[thumb:1002:l]Savona. “No allo scempio del progetto Fuksas per il porticciolo turistico alla Margonara, no alla piattaforma Maersk e al carbone ‘pulito’ della centrale Tirreno Power di Vado-Quiliano, sì invece allo sviluppo delle energie rinnovabili”. Sono alcuni dei temi trattati da Grazia Francescato, esponente nazionale dei Verdi e candidato alla Camera per la Sinistra Arcobaleno, nella sua visita a Savona. Insieme a lei c’era anche Cristina Morelli, capolista per la Liguria della stessa coalizione al Senato. Grazia Francescato ha poi lanciato un allarme: “L’Italia ancora non rispetta a pieno i protocolli di Kyoto 1 e 2, che stabiliscono un abbattimento delle emissioni in atmosfera rispettivamente del 6,5% e del 13,5%. Questo ritardo ricade sulle bollette energetiche degli italiani. Il Paese infatti deve pagare una sanzione di 63 euro al secondo, pari a 5,4 milioni al giorno”.

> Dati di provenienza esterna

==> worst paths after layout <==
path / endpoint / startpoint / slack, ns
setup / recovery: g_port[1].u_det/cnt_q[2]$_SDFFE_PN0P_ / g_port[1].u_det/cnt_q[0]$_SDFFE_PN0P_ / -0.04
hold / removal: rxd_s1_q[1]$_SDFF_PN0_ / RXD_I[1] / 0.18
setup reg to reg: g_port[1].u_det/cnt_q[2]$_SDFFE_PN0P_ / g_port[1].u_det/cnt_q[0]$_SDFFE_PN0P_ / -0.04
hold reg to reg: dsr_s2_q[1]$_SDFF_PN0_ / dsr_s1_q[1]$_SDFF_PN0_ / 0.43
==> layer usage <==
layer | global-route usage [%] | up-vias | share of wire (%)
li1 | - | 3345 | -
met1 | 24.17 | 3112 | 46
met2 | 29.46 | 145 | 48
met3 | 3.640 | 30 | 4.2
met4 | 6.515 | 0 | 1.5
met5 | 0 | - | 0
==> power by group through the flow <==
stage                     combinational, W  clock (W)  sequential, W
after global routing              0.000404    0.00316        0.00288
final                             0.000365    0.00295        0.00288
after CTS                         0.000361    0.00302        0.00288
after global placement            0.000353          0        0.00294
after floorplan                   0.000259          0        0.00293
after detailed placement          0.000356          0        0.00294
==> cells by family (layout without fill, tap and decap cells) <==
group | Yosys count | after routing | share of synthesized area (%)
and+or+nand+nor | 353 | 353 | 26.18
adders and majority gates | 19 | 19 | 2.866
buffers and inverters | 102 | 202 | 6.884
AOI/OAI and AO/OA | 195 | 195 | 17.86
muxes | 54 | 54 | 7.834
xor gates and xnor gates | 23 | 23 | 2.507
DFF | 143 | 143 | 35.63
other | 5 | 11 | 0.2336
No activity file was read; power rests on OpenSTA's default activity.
--- src/common/pmx_params.svh ---
// Constants for the shared pad function selector: sizes, pad indices, legal masks
`ifndef PMX_PARAMS_SVH
`define PMX_PARAMS_SVH

// ****************************************
// Sizes
// ****************************************
`define PMX_NPAD 21
`define PMX_NFUNC 5
`define PMX_SEL_W 3
`define PMX_IDX_W 5
`define PMX_SEL_RESET 3'h0

// ****************************************
// Pad indices
// ****************************************
`define PMX_PAD_TWI_CLK 0
`define PMX_PAD_TWI_DATA 1
`define PMX_PAD_GP2 2
`define PMX_PAD_GP3 3
`define PMX_PAD_GP4 4
`define PMX_PAD_GP5 5
`define PMX_PAD_FL0_FIRST 6
`define PMX_PAD_FL0_LAST 9
`define PMX_PAD_FL1_FIRST 10
`define PMX_PAD_FL1_LAST 13
`define PMX_PAD_FL2_CLK 14
`define PMX_PAD_FL2_DOUT 15
`define PMX_PAD_FL2_DIN 16
`define PMX_PAD_FL2_CS 17
`define PMX_PAD_FL2_LAST 19
`define PMX_PAD_PWM1 20

// ****************************************
// Legal selection values per pad group, one bit per value
// ****************************************
`define PMX_MASK_TWI 5'h0f
`define PMX_MASK_GP23 5'h0f
`define PMX_MASK_GP45 5'h0b
`define PMX_MASK_FL01 5'h1f
`define PMX_MASK_FL2_OUT 5'h1b
`define PMX_MASK_FL2_OTHER 5'h1f
// Hold and write-protect pads of the third group stop at value two
`define PMX_MASK_FL2_CTRL 5'h07
`define PMX_MASK_PWM1 5'h1f

`endif

--- src/common/pmx_pkg.sv ---
// Types shared by the shared pad function selector
package pmx_pkg;

   // Drive offered by one function to one pad
   typedef struct packed {
      logic drive;
      logic enable;
   } pmx_pad_drive_type;

   // Boot source, in strap code order
   typedef enum logic [1:0] {
      boot_spi_nor,
      boot_spi_nand,
      boot_managed_card,
      boot_serial_nand
   } pmx_boot_type;

endpackage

Sul voto utile o inutile dato alla Sinistra, la Francescato ha sottolineato: “Nessun voto è piu’ utile di quello dato alla
Sinistra Arcobaleno, l’unica sinistra vera rimasta ancora in Italia a difesa degli ultimi, della laicità dello Stato, e dei diritti delle minoranze, come i gay”. “Il voto dato a noi – ha aggiunto – sarà determinante anche per l’attribuzione dei seggi al Senato. Se noi avremo, come credo, un risultato intorno al 9,3% o al 10%, rischiamo di fare la differenza per una vittoria o una sconfitta di Berlusconi che, in tal caso, avrebbe meno seggi. E saremo una garanzia per i cittadini, anche in caso di possibile inciucio di Berlusconi con Veltroni”.